Dataset records
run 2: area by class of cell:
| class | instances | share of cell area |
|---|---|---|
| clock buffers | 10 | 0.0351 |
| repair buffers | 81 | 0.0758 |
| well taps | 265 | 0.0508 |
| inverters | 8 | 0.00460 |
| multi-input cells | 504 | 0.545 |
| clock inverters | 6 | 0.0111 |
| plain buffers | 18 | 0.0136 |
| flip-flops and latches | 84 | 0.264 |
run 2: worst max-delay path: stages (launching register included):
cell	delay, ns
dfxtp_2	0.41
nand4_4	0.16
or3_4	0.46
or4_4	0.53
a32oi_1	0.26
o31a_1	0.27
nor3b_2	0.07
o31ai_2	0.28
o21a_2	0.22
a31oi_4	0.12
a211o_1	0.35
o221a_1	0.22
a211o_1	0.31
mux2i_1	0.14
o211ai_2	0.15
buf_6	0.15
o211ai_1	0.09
===== config.mk =====
export PLATFORM = sky130hd
export DESIGN_NAME = div_unit
export DESIGN_NICKNAME = d
export VERILOG_FILES = /design/src/rtl/div_unit.sv
export SDC_FILE = /design/constraint.sdc
export NUM_CORES = 1
export LEC_CHECK = 0
export CORE_MARGIN = 3
export CORE_UTILIZATION = 35
export CTS_CLUSTER_DIAMETER = 40
export DETAILED_ROUTE_END_ITERATION = 7
export PLACE_DENSITY = 0.62
export SLEW_MARGIN = 20
export SYNTH_ARGS = -nofsm -noshare
export SYNTH_HDL_FRONTEND = slang
export SYNTH_SLANG_ARGS = --single-unit

===== constraint.sdc =====
create_clock -name clk -period 5.42 [get_ports clk]
set_input_delay 1.626 -clock clk [delete_from_list [all_inputs] [get_ports clk]]
set_output_delay 1.626 -clock clk [all_outputs]
set_load 0.01 [all_outputs]

===== src/rtl/div_unit.sv =====
// Multi-cycle radix-2 restoring divider for DIV/DIVU in EX.
// Quotient goes to lo_out and remainder to hi_out; the pipeline is held through stall_req.
module div_unit #(
    parameter int WIDTH = 32
) (
    input  logic             clk,
    input  logic             resetn,
    input  logic             start,
    input  logic             signed_div,
    input  logic [WIDTH-1:0] a,
    input  logic [WIDTH-1:0] b,
    input  logic             annul,
    output logic             stall_req,
    output logic             busy,
    output logic             result_valid,
    output logic [WIDTH-1:0] hi_out,
    output logic [WIDTH-1:0] lo_out
);

    // state | meaning
    // IDLE  | waiting for start; divide-by-zero resolves here in one cycle
    // DIV   | one quotient bit per cycle, WIDTH cycles
    // DONE  | result_valid pulse; hi_out/lo_out hold the result

    localparam int CW = $clog2(WIDTH);

    typedef enum logic [1:0] {IDLE, DIV, DONE} state_t;

    state_t           state, state_nxt;
    logic [WIDTH-1:0] divisor, rem, quo;
    logic [CW-1:0]    cnt;
    logic             sign_a, sign_b, sdiv;

    logic [WIDTH:0]   rem_sh;
    logic [WIDTH-1:0] diff, rem_nxt, quo_nxt, abs_a, abs_b;
    logic             no_borrow, last, accept, div0;

    always_comb begin
        rem_sh    = {rem, quo[WIDTH-1]};
        no_borrow = (rem_sh >= {1'b0, divisor});
        // When no borrow occurs the true difference is below divisor, so it fits in WIDTH bits.
        diff      = rem_sh[WIDTH-1:0] - divisor;
        rem_nxt   = no_borrow ? diff : rem_sh[WIDTH-1:0];
        quo_nxt   = {quo[WIDTH-2:0], no_borrow};
        abs_a     = (signed_div && a[WIDTH-1]) ? -a : a;
        abs_b     = (signed_div && b[WIDTH-1]) ? -b : b;
        last      = (cnt == CW'(WIDTH - 1));
        accept    = (state == IDLE) && start && !annul;
        div0      = (b == '0);
    end

    always_ff @(posedge clk or negedge resetn) begin
        if (!resetn) state <= IDLE;
        else         state <= state_nxt;
    end

    always_comb begin
        state_nxt    = state;
        stall_req    = accept || (state == DIV);
        busy         = (state != IDLE);
        result_valid = (state == DONE) && !annul;
        case (state)
            IDLE:    if (accept) state_nxt = div0 ? DONE : DIV;
            DIV:     if (last) state_nxt = DONE;
            DONE:    state_nxt = IDLE;
            default: state_nxt = IDLE;
        endcase
        if (annul) state_nxt = IDLE;
    end

    always_ff @(posedge clk or negedge resetn) begin
        if (!resetn) begin
            divisor <= '0;
            rem     <= '0;
            quo     <= '0;
            cnt     <= '0;
            sign_a  <= 1'b0;
            sign_b  <= 1'b0;
            sdiv    <= 1'b0;
            hi_out  <= '0;
            lo_out  <= '0;
        end else if (annul) begin
            cnt <= '0;
        end else begin
            case (state)
                IDLE: begin
                    if (start) begin
                        if (div0) begin
                            hi_out <= a;
                            lo_out <= '1;
                        end else begin
                            divisor <= abs_b;
                            quo     <= abs_a;
                            rem     <= '0;
                            cnt     <= '0;
                            sign_a  <= a[WIDTH-1];
                            sign_b  <= b[WIDTH-1];
                            sdiv    <= signed_div;
                        end
                    end
                end
                DIV: begin
                    rem <= rem_nxt;
                    quo <= quo_nxt;
                    cnt <= cnt + 1'b1;
                    if (last) begin
                        lo_out <= (sdiv && (sign_a != sign_b)) ? -quo_nxt : quo_nxt;
                        hi_out <= (sdiv && sign_a) ? -rem_nxt : rem_nxt;
                    end
                end
                default: ;
            endcase
        end
    end

endmodule


Word level (Yosys, flattened, before mapping)
Index checks and enable logic that the tools add are counted.
- register bits: 170
- input bits: 69
- output and inout port bits: 67
- logic and storage cells: 78
- add/sub/neg operators: 6
- order comparisons: 1
- eq/ne operators: 12
- mux-type cells: 28
- bitwise gates (word level): 2
- reduce and logical (&&, ||, !) cells: 19
- operators with widths (kind ; number):
    $mux 32 ; 15
    $pmux 32 s2 ; 4
    $neg 32->32 ; 4
    $ge 33x32->1 ; 1
    $logic_not 32->1 ; 1
    $sub 32x32->32 ; 1
    $mux 5 ; 3
    $ne 3x3->1 const B ; 4
    $pmux 5 s2 ; 1
    $mux 2 ; 4
    $ne 2x2->1 const B ; 4
    $reduce_and 4->1 ; 2
    $logic_and 1x1->1 ; 7
    $add 5x1->5 const B ; 1
    $eq 5x5->1 const B ; 1
    $reduce_and 5->1 ; 1
    $pmux 2 s2 ; 1
    $reduce_bool 2->1 ; 2
    $reduce_and 3->1 ; 1
    $reduce_bool 3->1 ; 1
    $eq 2x1->1 const B ; 1
    $eq 2x2->1 const B ; 1
    $logic_not 2->1 ; 1
    $not 1->1 ; 2
    other kinds (4) ; 4

Depth between registers and ports, before layout
- depth after elaboration: 6
- gate-level depth with buffers: 23
- depth with buffers taken out: 19

Worst setup path before layout
No wires, ideal clock.
- path type: reg-to-reg
- from: register rem[13]
- to: register lo_out[30]
- setup time: 0.141 ns
- arrival time: 4.797 ns
- required time: 5.279 ns
- slack: 0.482 ns
- cell stages (with the launch flop): 22
- buffers on the path: 3
- period minus slack after synthesis: 4.938 ns
- cell sequence: dfrtp_1 -> ha_1 -> a211oi_1 -> o21bai_1 -> or2_2 -> o311ai_4 -> nand2_2 -> inv_1 -> buf_2 -> buf_2 -> buf_1 -> ha_1 -> nor3b_1 -> nand2_1 -> or3_1 -> or3_1 -> nand2b_1 -> nand2b_1 -> o21ai_0 -> a41oi_1 -> xnor2_1 -> a31oi_1
- word-level cells in the longest chain between the ends: 5
- RTL lines (item ; RTL line ; RTL):
    from (decl) ; 30 ; logic [WIDTH-1:0] divisor, rem, quo;
    from (signal assigned) ; 103 ; rem <= rem_nxt;
    $ge 33x32->1 ; 40 ; no_borrow = (rem_sh >= {1'b0, divisor});
    $neg 32->32 ; 107 ; lo_out <= (sdiv && (sign_a != sign_b)) ? -quo_nxt : quo_nxt;
    $mux 32 ; 107 ;
    $mux 32 ; 106 ; if (last) begin
    $pmux 32 s2 ; 85 ; case (state)
    to (signal assigned) ; 107 ;
    to (decl) ; 17 ; output logic [WIDTH-1:0] lo_out
Every way passes these cells. The select of a mux whose other input is x is not followed.
A chain may end at the register's enable or synchronous reset.

Worst setup path after layout
- from: register rem[6]
- to: register hi_out[18]
- word-level cells in the longest chain between the ends: 6
- elaborated cells between the ends (all ways): 7
- those cells by class: 2 x add/sub; 1 x order compare; 4 x mux
- RTL lines (item ; RTL line ; RTL):
    $sub 32x32->32 or $ge 33x32->1 (tied branches) ; 42, 40 ;
    $mux 32 * ; 43 ; rem_nxt = no_borrow ? diff : rem_sh[WIDTH-1:0];
    $neg 32->32 ; 108 ; hi_out <= (sdiv && sign_a) ? -rem_nxt : rem_nxt;
    $mux 32 * ; 108 ;
    $mux 32 * ; 106 ;
    $pmux 32 s2 * ; 85 ;
    to (signal assigned) ; 108 ;
    to (decl) ; 16 ; output logic [WIDTH-1:0] hi_out,
Every way passes the cells marked *; elsewhere a longest branch is shown, timed or not. The select of a mux whose other input is x is not followed.

==> qor.csv <==
metric;value;unit
clock tree from TritonCTS;yes;
Routed WL;36.2;mm
EDFF count, synth;0;
Top FF cell, synth;dfrtp_1;
sequential cell area fraction in the yosys report;0.345;
Yosys reg bits;170;
Post-DRT Antenna Nets;0;
# hold bufs at CTS;0;
slew of the pin with the lowest slew margin;1.07;ns
final total power;0.00411;W
largest net degree at the start of global routing;107;
Worst-path clk slew;0.07;ns
CP Launch Type;flop;
post-layout min period;4.90;ns
TritonCTS Buffers;17;
CTS sink cnt;170;
first-pass GRT wire length;59.5;mm
status;finished clean;
Filler Cells Inserted;3489;
core area;34600;µm²
Port Buffers;135;
Async SR Flop Fraction;1.00;
worst skew pair latency;0.44;ns
vias in the first global route;10900;
worst clock skew;0.00865;ns
PD cells;279;nW/µm²
GPL Wtd Cong;0.917;
final period utilization;0.903;
row count;68;
Critical Path End Type;flop;
area of the die;37500;µm²
Die Wd;194;µm
share of cells above drive strength 1;0.0581;
Tot GR Track Use;0.192;
CP Data Required Time;5.78;ns
Diodes inserted;0;
Hold Fails Final Rpt;0;
Mapped Nets;1660;
RSZ-0062 raised after global routing;no;
DP Worst Slack;0.311;ns
routed vias/inst;5.43;
CTS max path bufs;2;
Cell Area, Synth;12300;µm²
Placed Area;14100;µm²
Top-Level Pins;136;
Vert. Die Dim;194;µm
total negative slack;0;ns
P_leak;6.10;nW
drc violations;0;
initial antenna violation count;0;
register area;4250;µm²
cells after synthesis;1552;
grt ovf;0;
Max-cap violations;0;
Net count, final;1748;
Initial DRC Count;948;
f_max;204;MHz
root buf cell;clkbuf_16;
CP Class;flop to flop;
postcts setup bufs;0;
DP HPWL;27.5;mm
Critical Path Fanout Max;12;
via total after detailed routing;11400;
DP Cell Count;2075;
Worst VDD drop;0.155;mV
Avg Cell Area, Syn;7.94;µm²
Unique masters post-synth;82;
Critical Path AT;5.26;ns
Initial Util;0.356;
H-Tree Depth;4;
Finish-stage setup viols;0;
final instance area;14700;µm²
Worst Hold Class;flop to flop;
Final Slew Violations;0;
Area Growth Syn to Fin;19.6;%
Layout Cells excl Fill;2108;
multi-input logic area;7490;µm²
TritonRoute pass-1 iters;5;
yosys warns;0;
post-cts sizing count;0;
headroom to the max-slew limit;0.284;
average wire per standard cell;17.2;µm
worst setup margin;0.525;ns
## where the power goes
part	internal [W]	total, W	switching, W
clock	0.000739	0.00128	0.000543
sequential	0.00140	0.00153	0.000130
combinational	0.000519	0.00130	0.000777
## cells in the final DEF (no fill, tap or decap), types with 17 or more instances in the layout
cell | Yosys | final
clkbuf_16 | 0 | 17
a31oi_1 | 39 | 39
a211oi_1 | 18 | 18
and3_1 | 17 | 17
nand2_1 | 185 | 184
a21oi_1 | 159 | 159
o31ai_1 | 25 | 25
nand3_1 | 22 | 22
o21ai_0 | 146 | 146
buf_4 | 3 | 18
dfrtp_1 | 170 | 170
or3_1 | 22 | 22
nor2_1 | 176 | 176
ha_1 | 38 | 38
nor3_1 | 35 | 35
xnor2_1 | 55 | 55
inv_1 | 52 | 52
xor2_1 | 74 | 74
clkdlybuf4s50_1 | 0 | 134
## worst paths after layout
path	start	endpoint	slack, ns	depth (start not counted)
worst max-delay path	rem[6]	hi_out[18]	0.52	19
worst min-delay path	divisor[27]	divisor[27]	0.48	2
worst max register to register	rem[6]	hi_out[18]	0.52	19
worst min register to register	divisor[27]	divisor[27]	0.48	2
max in group asynchronous	resetn	divisor[26]	3.55	2
min in group asynchronous	resetn	lo_out[1]	1.11	1
## final cells by class
type	count	share of cell area
clock buffer	18	0.0298
clock inverter	14	0.0115
inverter	53	0.0136
multi-input combinational	1239	0.508
sequential	170	0.289
tap	455	0.0386
timing repair buffer	159	0.110
## sequential cells by signal (all words and copies together) (netlist names)
register and cells:
state 2, lo_out 32, quo 32, divisor 32, sign_a 1, sdiv 1, cnt 5, sign_b 1
rem 32, hi_out 32
## logic make-up (layout without fill, tap and decap cells)
| logic type | after synthesis | in the layout | synth area share |
|---|---|---|---|
| AND/OR/NAND/NOR | 557 | 557 | 0.210 |
| flip-flops | 170 | 170 | 0.345 |
| multiplexers | 20 | 20 | 0.0168 |
| XOR/XNOR | 129 | 129 | 0.0917 |
| adder cells (fa/ha/maj) | 39 | 39 | 0.0402 |
| AO/OA/AOI/OAI | 494 | 494 | 0.248 |
| buffers and inverters | 143 | 244 | 0.0479 |
## cell usage after synthesis (5+ instances only)
cell type | instances | area, µm²
and4_1 | 6 | 52.6
and2_1 | 14 | 87.6
clkbuf_1 | 50 | 188
xor2_1 | 74 | 648
a211oi_1 | 18 | 135
or3_1 | 22 | 138
or4_1 | 10 | 75.1
a31oi_1 | 39 | 244
nor2b_1 | 6 | 37.5
a22o_1 | 6 | 52.6
o21a_1 | 8 | 60.1
mux2_2 | 5 | 56.3
dfrtp_1 | 170 | 4250
a21o_1 | 9 | 67.6
o21ai_0 | 146 | 731
nor4_1 | 15 | 93.8
nand3b_1 | 7 | 52.6
o21ai_1 | 7 | 35.0
o22a_1 | 9 | 78.8
a21oi_1 | 159 | 796
xnor2_1 | 55 | 482
nand2_1 | 185 | 694
and3_1 | 17 | 106
ha_1 | 38 | 475
o41ai_1 | 8 | 70.1
nand4_1 | 11 | 68.8
buf_2 | 33 | 165
nor2_1 | 176 | 661
nand3_1 | 22 | 110
nor3_1 | 35 | 175
a31o_2 | 5 | 43.8
mux2i_1 | 15 | 150
o31ai_1 | 25 | 188
inv_1 | 52 | 195
nand2b_1 | 10 | 62.6
## worst max-delay path: stages (launching register included)
cell	delay, ns
dfrtp_1	0.46
ha_1	0.53
nand4_1	0.16
nor4_1	0.59
a211oi_1	0.19
o21a_1	0.25
nand2_2	0.11
inv_1	0.09
buf_4	0.14
mux2i_1	0.22
ha_1	0.26
nand3b_1	0.15
or3_1	0.36
nor3_1	0.18
a41o_1	0.19
o211ai_1	0.19
o21ai_0	0.24
xor2_1	0.17
nand2_1	0.12
a21oi_1	0.20
## per-stage QoR
step / hold WS, ns / util
5_1_grt: 0.507 / 0.426
6_report: 0.479 / 0.426
2_1_floorplan: 0.450 / -
3_3_place_gp: 0.465 / 0.407
3_5_place_dp: 0.473 / 0.407
4_1_cts: 0.487 / 0.425
## routing by layer
layer	track usage	routed length, µm	part of all wire
met4	0.0429	488	0.013
met5	0	0	0
met3	0.0301	1750	0.048
met2	0.292	15900	0.44
met1	0.288	18100	0.50
No activity file was read; power rests on OpenSTA's default activity.
[src/rtl/pulse_pkg.sv]
// Shared definitions for the pulse parameter register block: address map, frame constants,
// receiver FSM encoding and the parameter record with its power-on values.
package pulse_pkg;

  localparam logic [7:0] SYNC_BYTE   = 8'hA5;
  localparam logic [7:0] COMMIT_ADDR = 8'h7F;

  localparam logic [3:0] ADDR_PER    = 4'h0;
  localparam logic [3:0] ADDR_P1WID  = 4'h1;
  localparam logic [3:0] ADDR_DEL    = 4'h2;
  localparam logic [3:0] ADDR_P2WID  = 4'h3;
  localparam logic [3:0] ADDR_P1WID2 = 4'h4;
  localparam logic [3:0] ADDR_DEL2   = 4'h5;
  localparam logic [3:0] ADDR_P2WID2 = 4'h6;
  localparam logic [3:0] ADDR_P1ST2  = 4'h7;
  localparam logic [3:0] ADDR_NUT_W  = 4'h8;
  localparam logic [3:0] ADDR_NUT_D  = 4'h9;
  localparam logic [3:0] ADDR_PR_ATT = 4'hA;
  localparam logic [3:0] ADDR_CP     = 4'hB;
  localparam logic [3:0] ADDR_P_BL   = 4'hC;
  localparam logic [3:0] ADDR_BL     = 4'hD;
  localparam logic [7:0] ADDR_MAX    = 8'h0D;

  typedef enum logic [1:0] {ST_IDLE, ST_ADDR, ST_DATA, ST_CSUM} rx_state_t;

  typedef struct packed {
    logic [31:0] per;
    logic [15:0] p1wid;
    logic [15:0] del;
    logic [15:0] p2wid;
    logic [15:0] p1wid2;
    logic [15:0] del2;
    logic [15:0] p2wid2;
    logic [15:0] p1st2;
    logic [7:0]  nut_w;
    logic [15:0] nut_d;
    logic [6:0]  pr_att;
    logic        cp;
    logic [7:0]  p_bl;
    logic        bl;
  } params_t;

  localparam params_t PARAM_RST = '{
    per:    32'd10000,
    p1wid:  16'd20,
    del:    16'd200,
    p2wid:  16'd40,
    p1wid2: 16'd0,
    del2:   16'd0,
    p2wid2: 16'd0,
    p1st2:  16'd0,
    nut_w:  8'd0,
    nut_d:  16'd0,
    pr_att: 7'd127,
    cp:     1'b1,
    p_bl:   8'd10,
    bl:     1'b0
  };

  // Each field keeps only the low bits of the 32-bit frame payload.
  function automatic params_t apply_write(params_t p, logic [3:0] a, logic [31:0] d);
    params_t r;
    r = p;
    case (a)
      ADDR_PER:    r.per    = d;
      ADDR_P1WID:  r.p1wid  = d[15:0];
      ADDR_DEL:    r.del    = d[15:0];
      ADDR_P2WID:  r.p2wid  = d[15:0];
      ADDR_P1WID2: r.p1wid2 = d[15:0];
      ADDR_DEL2:   r.del2   = d[15:0];
      ADDR_P2WID2: r.p2wid2 = d[15:0];
      ADDR_P1ST2:  r.p1st2  = d[15:0];
      ADDR_NUT_W:  r.nut_w  = d[7:0];
      ADDR_NUT_D:  r.nut_d  = d[15:0];
      ADDR_PR_ATT: r.pr_att = d[6:0];
      ADDR_CP:     r.cp     = d[0];
      ADDR_P_BL:   r.p_bl   = d[7:0];
      ADDR_BL:     r.bl     = d[0];
      default:     r = p;
    endcase
    return r;
  endfunction

endpackage
`config.mk`:
```
export PLATFORM = sky130hd
export DESIGN_NAME = elastic_pipe
export DESIGN_NICKNAME = d
export VERILOG_FILES = /design/src/rtl/elastic_pipe.sv
export SDC_FILE = /design/constraint.sdc
export NUM_CORES = 1
export LEC_CHECK = 0
export BUFFER_PORTS_ARGS = -buffer_cell sky130_fd_sc_hd__buf_2
export CAP_MARGIN = 0
export CORE_MARGIN = 4
export CORE_UTILIZATION = 50
export CTS_CLUSTER_DIAMETER = 80
export DETAILED_ROUTE_END_ITERATION = 10
export GPL_ROUTABILITY_DRIVEN = 0
export GPL_TIMING_DRIVEN = 0
export PLACE_DENSITY = 0.72
export SLEW_MARGIN = 20
export SYNTH_ARGS = -nofsm -noshare
export SYNTH_HDL_FRONTEND = slang
export SYNTH_SLANG_ARGS = --single-unit
export TNS_END_PERCENT = 10
```
`constraint.sdc`:
```
create_clock -name clk -period 4.68 [get_ports clk]
set_input_delay 0 -clock clk [delete_from_list [all_inputs] [get_ports clk]]
set_output_delay 0 -clock clk [all_outputs]
set_load 0.005 [all_outputs]
```
`src/rtl/elastic_pipe.sv`:
```
// elastic_pipe
// Multi-stage register pipeline with valid/ready flow control between the
// I/O pins and internal logic. Each stage holds one word. A combinational
// ready chain lets empty stages (bubbles) be filled while the stages ahead
// of them are stalled. A synchronous flush discards every held word.
//
// Optional feature macro: ELASTIC_PIPE_OCC_EN
//   defined   -> occupancy is a registered count of valid stages
//   undefined -> occupancy is tied to zero and no counter is built
//
// Stage 0 is the input side and stage STAGES-1 is the output side.

module elastic_pipe #(
    parameter int WIDTH  = 8,
    parameter int STAGES = 2
) (
    input  logic                        clk,
    input  logic                        rst,
    input  logic [WIDTH-1:0]            in_data,
    input  logic                        in_valid,
    output logic                        in_ready,
    output logic [WIDTH-1:0]            out_data,
    output logic                        out_valid,
    input  logic                        out_ready,
    input  logic                        flush,
    output logic [$clog2(STAGES+1)-1:0] occupancy
);

    localparam int OCC_W = $clog2(STAGES+1);

    logic [WIDTH-1:0]  data_q [STAGES];
    logic [STAGES-1:0] v_q;
    logic [STAGES-1:0] rdy;

    // Ready chain: a stage can load when it is empty or when the stage ahead
    // of it can load. A running variable is used so that no bit of rdy
    // depends on another bit of rdy.
    always_comb begin
        logic chain;
        rdy   = '0;
        chain = out_ready;
        for (int i = STAGES-1; i >= 0; i--) begin
            chain  = !v_q[i] || chain;
            rdy[i] = chain;
        end
    end

    assign in_ready  = rdy[0] && !flush;
    assign out_valid = v_q[STAGES-1] && !flush;
    assign out_data  = data_q[STAGES-1];

    // Stage registers: every ready stage takes the contents of the stage
    // behind it; data only moves when a real word moves, so empty shifts
    // leave the old data in place.
    always_ff @(posedge clk) begin
        if (rst) begin
            v_q <= '0;
            for (int i = 0; i < STAGES; i++) begin
                data_q[i] <= '0;
            end
        end else if (flush) begin
            v_q <= '0;
        end else begin
            if (rdy[0]) begin
                v_q[0] <= in_valid;
                if (in_valid) begin
                    data_q[0] <= in_data;
                end
            end
            for (int i = 1; i < STAGES; i++) begin
                if (rdy[i]) begin
                    v_q[i] <= v_q[i-1];
                    if (v_q[i-1]) begin
                        data_q[i] <= data_q[i-1];
                    end
                end
            end
        end
    end

`ifdef ELASTIC_PIPE_OCC_EN
    logic             in_xfer;
    logic             out_xfer;
    logic [OCC_W-1:0] occ_q;

    assign in_xfer  = in_valid && in_ready;
    assign out_xfer = out_valid && out_ready;

    // Occupancy counter: tracks accepted minus emitted words; a simultaneous
    // accept and emit leaves it unchanged.
    always_ff @(posedge clk) begin
        if (rst || flush) begin
            occ_q <= '0;
        end else begin
            case ({in_xfer, out_xfer})
                2'b10:   occ_q <= occ_q + OCC_W'(1);
                2'b01:   occ_q <= occ_q - OCC_W'(1);
                default: occ_q <= occ_q;
            endcase
        end
    end

    assign occupancy = occ_q;
`else
    assign occupancy = '0;
`endif

endmodule

```
== Word level (Yosys, flattened, before mapping) ==
Memories as Yosys holds them, arrays and structs flattened.
Cells that the tools add are included.

* Flip-flop bits (word level): 2
* Latch bits: 0
* RAM bits: 16
* Bits in read-only memories: 0
* Input bits: 13
* Output and inout bits: 12
* Word-level logic and storage cells: 27
* Memories: 1

* Add/subtract/negate cells: 0
* Multiply operators: 0
* Div/mod/pow operators: 0
* $lt $le $gt $ge: 0
* Equality and inequality tests: 0
* Shift operators: 0
* Mux-type cells: 14
* Bitwise operators: 2
* Reduce and logical (&&, ||, !) cells: 8

{| class="wikitable"
|+ Memories
! name !! depth !! width !! rd ports !! clocked after Yosys merged registers in !! wr ports !! RTL line !! RTL
|-
| data_q || 2 || 8 || 2 || 0 || 2 || 31 || <nowiki>logic [WIDTH-1:0] data_q [STAGES];</nowiki>
|}

{| class="wikitable"
|+ Operator list
! operator !! number
|-
| $mux W8 || 2
|-
| $mux W1 || 12
|-
| $logic_not A1 Y1 || 3
|-
| $logic_and A1 B1 Y1 || 2
|-
| $logic_or A1 B1 Y1 || 2
|-
| $or A1 B1 Y1 || 2
|-
| $reduce_or A2 Y1 || 1
|}

== Longest topological paths before layout ==
Gate-level depths: netlist (run 1).

* Word-level depth: 8
* Mapped depth: 4
* Gate-level depth less buffers: 2

== Least setup slack after synthesis (run 1) ==
Ideal clock, no wire load.

* Path kind: reg2reg
* From: reg v_q[0]
* To: mem data_q[0][0], enable pin
* Library setup time: 375 ps
* Data arrival time: 1,227 ps
* Required time: 4,305 ps
* Slack: 3,078 ps
* Stages on the path, launching flop included: 5
* Buffers on the path: 2
* Clock period less this slack: 1,602 ps
* Cells stage by stage: dfxtp_1 -> and3b_1 -> buf_2 -> buf_6 -> o21bai_1

{| class="wikitable"
|+ RTL lines
! what !! RTL line !! RTL
|-
| from (decl) || 32 || <nowiki>logic [STAGES-1:0] v_q;</nowiki>
|-
| from (signal assigned) || 65 || <nowiki>v_q[0] <= in_valid;</nowiki>
|-
| from (signal, indexed assignment) || 72 || <nowiki>v_q[i] <= v_q[i-1];</nowiki>
|-
| to (decl) || 31 ||
|}

==> results of run 1 <==
worst max-delay path: stages, from the launching register on:
cell      delay (ps)
dfxtp_1          350
and3b_1          160
buf_2            180
buf_6            170
o21bai_1         600
state kept, by name (all words and copies together), names as in the netlist:
register / count
data_q: 16
v_q: 2
logic make-up (layout without fill, tap and decap cells):
| family | count (synthesis) | after routing | share of synthesized area |
|---|---|---|---|
| and+or+nand+nor | 23 | 23 | 0.2591 |
| DFF | 18 | 18 | 0.5584 |
| buffers and inverters | 17 | 44 | 0.1450 |
| AOI/OAI and AO/OA | 4 | 4 | 0.03356 |
| other | 1 | 2 | 0.004023 |
worst paths after layout:
check             from           end  slack (ps)  cells past startpoint
max             v_q[0]  data_q[0][2]        2860                      4
min          out_ready        v_q[1]           3                      3
max reg2reg     v_q[0]  data_q[0][2]        2860                      4
min reg2reg     v_q[0]        v_q[1]         490                      2
metrics by stage:
stage | power, mW | std cells | instance area, µm² | hold slack (ps)
2_1_floorplan | 0.2160 | 64 | 935.9 | 31.10
3_3_place_gp | 0.2282 | 111 | 1077 | 255.4
3_5_place_dp | 0.2294 | 111 | 1077 | 267.2
4_1_cts | 0.3070 | 116 | 1114 | 4.851
5_1_grt | 0.3231 | 116 | 1114 | 29.85
6_report | 0.3051 | 116 | 1114 | 3.312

* What you have to do
Pull each line containing "signal" from the records.

* Output below
    from (signal assigned) ; 103 ; rem <= rem_nxt;
    to (signal assigned) ; 107 ;
    to (signal assigned) ; 108 ;
## sequential cells by signal (all words and copies together) (netlist names)
| from (signal assigned) || 65 || <nowiki>v_q[0] <= in_valid;</nowiki>
| from (signal, indexed assignment) || 72 || <nowiki>v_q[i] <= v_q[i-1];</nowiki>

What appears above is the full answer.